• What is being asked:
The number of lines holding the string "buffers" is all that is wanted; count them in the records below.
---------- Stored data
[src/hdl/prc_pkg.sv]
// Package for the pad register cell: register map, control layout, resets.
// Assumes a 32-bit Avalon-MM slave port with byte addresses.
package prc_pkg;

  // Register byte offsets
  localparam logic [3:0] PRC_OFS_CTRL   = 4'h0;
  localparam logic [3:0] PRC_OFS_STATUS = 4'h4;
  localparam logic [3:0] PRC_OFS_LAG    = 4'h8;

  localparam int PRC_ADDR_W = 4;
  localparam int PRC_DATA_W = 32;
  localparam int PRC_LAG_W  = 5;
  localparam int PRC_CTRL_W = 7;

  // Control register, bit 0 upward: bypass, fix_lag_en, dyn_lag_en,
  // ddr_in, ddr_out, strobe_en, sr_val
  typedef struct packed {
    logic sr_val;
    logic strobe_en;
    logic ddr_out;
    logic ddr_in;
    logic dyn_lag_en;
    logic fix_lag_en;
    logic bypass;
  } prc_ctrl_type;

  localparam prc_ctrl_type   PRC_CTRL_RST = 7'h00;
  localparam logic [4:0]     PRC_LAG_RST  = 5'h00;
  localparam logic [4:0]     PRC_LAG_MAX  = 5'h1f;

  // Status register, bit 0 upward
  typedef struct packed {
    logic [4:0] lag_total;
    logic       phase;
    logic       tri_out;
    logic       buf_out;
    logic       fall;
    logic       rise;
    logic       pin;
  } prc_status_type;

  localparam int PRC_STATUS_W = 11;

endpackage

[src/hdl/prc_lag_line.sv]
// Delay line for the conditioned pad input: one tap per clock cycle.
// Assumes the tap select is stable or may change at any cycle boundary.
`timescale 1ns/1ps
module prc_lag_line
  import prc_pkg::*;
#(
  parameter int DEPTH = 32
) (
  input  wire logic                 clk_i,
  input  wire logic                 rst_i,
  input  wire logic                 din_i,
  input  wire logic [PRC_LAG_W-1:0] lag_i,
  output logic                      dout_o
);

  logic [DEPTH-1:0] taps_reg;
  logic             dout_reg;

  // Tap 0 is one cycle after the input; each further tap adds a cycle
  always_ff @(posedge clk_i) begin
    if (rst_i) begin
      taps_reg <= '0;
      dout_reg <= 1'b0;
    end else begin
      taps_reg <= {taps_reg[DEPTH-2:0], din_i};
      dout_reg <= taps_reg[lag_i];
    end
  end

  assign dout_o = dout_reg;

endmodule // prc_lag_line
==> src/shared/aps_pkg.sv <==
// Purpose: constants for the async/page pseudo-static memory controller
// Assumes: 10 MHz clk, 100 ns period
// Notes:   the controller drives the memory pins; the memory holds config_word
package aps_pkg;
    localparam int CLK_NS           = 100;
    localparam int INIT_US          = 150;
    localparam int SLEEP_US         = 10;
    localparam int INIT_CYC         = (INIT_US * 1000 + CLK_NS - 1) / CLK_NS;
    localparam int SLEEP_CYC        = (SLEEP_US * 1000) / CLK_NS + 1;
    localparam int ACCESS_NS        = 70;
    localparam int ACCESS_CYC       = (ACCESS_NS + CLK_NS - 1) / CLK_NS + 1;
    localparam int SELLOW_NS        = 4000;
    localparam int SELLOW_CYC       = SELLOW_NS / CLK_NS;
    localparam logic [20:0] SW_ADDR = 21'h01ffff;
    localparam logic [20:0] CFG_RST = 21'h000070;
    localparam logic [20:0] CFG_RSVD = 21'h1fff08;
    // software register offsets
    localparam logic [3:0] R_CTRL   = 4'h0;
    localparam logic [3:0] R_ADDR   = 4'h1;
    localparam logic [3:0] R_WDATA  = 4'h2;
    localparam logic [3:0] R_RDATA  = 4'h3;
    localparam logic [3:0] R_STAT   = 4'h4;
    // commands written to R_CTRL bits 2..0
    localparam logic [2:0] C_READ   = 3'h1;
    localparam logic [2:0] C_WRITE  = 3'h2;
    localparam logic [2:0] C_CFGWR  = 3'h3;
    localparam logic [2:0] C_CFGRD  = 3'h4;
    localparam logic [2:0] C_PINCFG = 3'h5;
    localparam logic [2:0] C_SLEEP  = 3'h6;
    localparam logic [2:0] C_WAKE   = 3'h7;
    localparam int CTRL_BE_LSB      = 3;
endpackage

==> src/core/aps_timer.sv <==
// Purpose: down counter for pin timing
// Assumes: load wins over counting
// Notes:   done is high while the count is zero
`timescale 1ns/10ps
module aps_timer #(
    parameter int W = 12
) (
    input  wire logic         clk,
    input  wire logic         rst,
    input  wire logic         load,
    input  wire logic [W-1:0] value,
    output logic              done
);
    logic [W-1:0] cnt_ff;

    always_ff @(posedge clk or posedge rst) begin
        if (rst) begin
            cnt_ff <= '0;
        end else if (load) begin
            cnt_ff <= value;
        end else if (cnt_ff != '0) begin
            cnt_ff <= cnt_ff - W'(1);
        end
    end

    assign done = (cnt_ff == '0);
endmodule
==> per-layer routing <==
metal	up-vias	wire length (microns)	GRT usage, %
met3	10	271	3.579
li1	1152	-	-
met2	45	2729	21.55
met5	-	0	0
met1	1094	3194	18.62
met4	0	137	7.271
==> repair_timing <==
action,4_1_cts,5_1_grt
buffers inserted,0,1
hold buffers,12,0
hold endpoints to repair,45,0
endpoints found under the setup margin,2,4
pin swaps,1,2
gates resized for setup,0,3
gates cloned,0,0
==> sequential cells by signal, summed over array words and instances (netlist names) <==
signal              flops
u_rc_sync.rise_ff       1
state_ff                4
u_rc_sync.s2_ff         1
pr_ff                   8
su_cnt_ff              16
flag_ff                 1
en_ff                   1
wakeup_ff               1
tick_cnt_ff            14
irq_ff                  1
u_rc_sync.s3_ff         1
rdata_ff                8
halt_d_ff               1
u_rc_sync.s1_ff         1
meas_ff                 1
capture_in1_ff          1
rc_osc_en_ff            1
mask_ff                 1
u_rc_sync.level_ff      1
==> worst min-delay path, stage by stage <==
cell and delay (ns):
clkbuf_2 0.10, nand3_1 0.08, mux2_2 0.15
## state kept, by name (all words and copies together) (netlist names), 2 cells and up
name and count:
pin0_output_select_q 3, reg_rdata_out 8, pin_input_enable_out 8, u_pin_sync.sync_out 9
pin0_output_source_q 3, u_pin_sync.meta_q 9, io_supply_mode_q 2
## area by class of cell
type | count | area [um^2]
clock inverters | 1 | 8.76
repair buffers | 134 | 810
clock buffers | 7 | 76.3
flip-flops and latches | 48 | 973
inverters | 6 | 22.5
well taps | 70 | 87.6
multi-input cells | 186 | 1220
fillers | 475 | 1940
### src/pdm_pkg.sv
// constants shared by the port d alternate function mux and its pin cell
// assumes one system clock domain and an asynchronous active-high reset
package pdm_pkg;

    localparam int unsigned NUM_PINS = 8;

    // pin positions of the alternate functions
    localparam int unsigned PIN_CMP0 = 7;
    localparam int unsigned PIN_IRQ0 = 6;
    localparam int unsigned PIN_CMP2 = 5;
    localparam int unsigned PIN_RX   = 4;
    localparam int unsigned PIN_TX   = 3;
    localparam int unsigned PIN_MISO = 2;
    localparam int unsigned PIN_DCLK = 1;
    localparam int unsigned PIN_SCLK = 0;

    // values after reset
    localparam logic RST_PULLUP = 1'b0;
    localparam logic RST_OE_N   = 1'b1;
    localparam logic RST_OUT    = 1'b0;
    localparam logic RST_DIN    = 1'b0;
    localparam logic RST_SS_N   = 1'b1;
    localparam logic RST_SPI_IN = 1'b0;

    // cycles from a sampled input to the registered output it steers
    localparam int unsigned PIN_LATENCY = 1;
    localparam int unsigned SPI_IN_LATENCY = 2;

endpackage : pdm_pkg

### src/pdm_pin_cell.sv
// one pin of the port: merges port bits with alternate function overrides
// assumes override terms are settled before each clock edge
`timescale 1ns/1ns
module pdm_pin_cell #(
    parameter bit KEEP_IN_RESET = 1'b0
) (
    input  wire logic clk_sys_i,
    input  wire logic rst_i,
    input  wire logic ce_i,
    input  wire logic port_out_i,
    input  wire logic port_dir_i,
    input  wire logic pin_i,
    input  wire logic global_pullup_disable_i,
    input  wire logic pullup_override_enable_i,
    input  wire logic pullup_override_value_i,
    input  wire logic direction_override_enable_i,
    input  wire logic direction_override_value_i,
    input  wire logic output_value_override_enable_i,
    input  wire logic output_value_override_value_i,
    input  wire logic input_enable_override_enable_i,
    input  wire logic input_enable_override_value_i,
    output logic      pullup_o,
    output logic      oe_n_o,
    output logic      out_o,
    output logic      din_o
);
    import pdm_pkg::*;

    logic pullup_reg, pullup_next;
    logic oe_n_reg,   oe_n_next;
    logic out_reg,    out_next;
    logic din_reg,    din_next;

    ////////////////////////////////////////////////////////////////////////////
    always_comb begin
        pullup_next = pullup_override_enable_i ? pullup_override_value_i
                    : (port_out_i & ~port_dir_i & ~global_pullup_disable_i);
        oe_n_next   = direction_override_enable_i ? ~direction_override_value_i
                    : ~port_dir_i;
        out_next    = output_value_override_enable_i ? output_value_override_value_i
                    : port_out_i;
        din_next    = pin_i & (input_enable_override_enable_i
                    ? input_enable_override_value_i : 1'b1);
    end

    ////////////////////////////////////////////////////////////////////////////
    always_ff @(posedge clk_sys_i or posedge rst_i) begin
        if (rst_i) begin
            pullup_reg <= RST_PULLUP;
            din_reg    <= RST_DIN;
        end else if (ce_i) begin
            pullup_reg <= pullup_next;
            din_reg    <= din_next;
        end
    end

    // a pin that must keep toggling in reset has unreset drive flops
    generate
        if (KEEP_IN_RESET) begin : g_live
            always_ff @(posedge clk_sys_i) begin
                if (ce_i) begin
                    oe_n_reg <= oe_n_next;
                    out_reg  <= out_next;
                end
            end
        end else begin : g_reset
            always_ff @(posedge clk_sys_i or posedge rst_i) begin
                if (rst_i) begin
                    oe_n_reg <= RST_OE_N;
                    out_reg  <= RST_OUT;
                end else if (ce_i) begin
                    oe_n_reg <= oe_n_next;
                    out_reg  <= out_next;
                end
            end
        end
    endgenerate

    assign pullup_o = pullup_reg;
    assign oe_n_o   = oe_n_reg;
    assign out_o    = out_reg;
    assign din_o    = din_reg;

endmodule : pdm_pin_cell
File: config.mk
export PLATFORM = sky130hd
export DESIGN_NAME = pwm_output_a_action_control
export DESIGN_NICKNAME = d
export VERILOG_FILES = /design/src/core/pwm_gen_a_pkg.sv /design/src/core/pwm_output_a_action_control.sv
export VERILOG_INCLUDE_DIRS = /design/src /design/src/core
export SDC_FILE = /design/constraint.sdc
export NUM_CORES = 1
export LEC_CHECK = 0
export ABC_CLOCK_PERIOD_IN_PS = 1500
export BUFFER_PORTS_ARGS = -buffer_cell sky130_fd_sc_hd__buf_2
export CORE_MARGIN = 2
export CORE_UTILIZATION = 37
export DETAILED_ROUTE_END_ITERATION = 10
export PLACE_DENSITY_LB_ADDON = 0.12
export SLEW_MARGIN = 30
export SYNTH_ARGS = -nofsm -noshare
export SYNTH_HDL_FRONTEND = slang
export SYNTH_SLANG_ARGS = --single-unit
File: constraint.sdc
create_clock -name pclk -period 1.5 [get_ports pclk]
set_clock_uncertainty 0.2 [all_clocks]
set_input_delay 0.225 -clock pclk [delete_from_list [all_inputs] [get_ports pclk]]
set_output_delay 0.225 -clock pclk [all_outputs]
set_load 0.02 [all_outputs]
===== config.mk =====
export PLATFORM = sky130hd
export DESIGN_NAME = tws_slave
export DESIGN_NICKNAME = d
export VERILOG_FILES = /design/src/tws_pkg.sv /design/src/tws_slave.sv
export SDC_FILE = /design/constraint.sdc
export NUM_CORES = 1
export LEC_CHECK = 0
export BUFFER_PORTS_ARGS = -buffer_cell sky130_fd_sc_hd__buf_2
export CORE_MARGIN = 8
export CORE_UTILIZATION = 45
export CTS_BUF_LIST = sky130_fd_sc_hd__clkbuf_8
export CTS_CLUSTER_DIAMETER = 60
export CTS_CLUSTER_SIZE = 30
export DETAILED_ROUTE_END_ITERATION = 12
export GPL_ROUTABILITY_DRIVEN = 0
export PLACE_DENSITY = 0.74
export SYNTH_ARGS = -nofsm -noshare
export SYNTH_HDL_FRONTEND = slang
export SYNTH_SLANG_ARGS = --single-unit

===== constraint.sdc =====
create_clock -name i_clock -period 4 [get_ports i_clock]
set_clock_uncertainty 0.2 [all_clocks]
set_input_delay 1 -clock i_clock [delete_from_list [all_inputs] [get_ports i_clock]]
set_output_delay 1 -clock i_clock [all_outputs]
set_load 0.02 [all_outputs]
--------------------
• Reply to the exercise:
4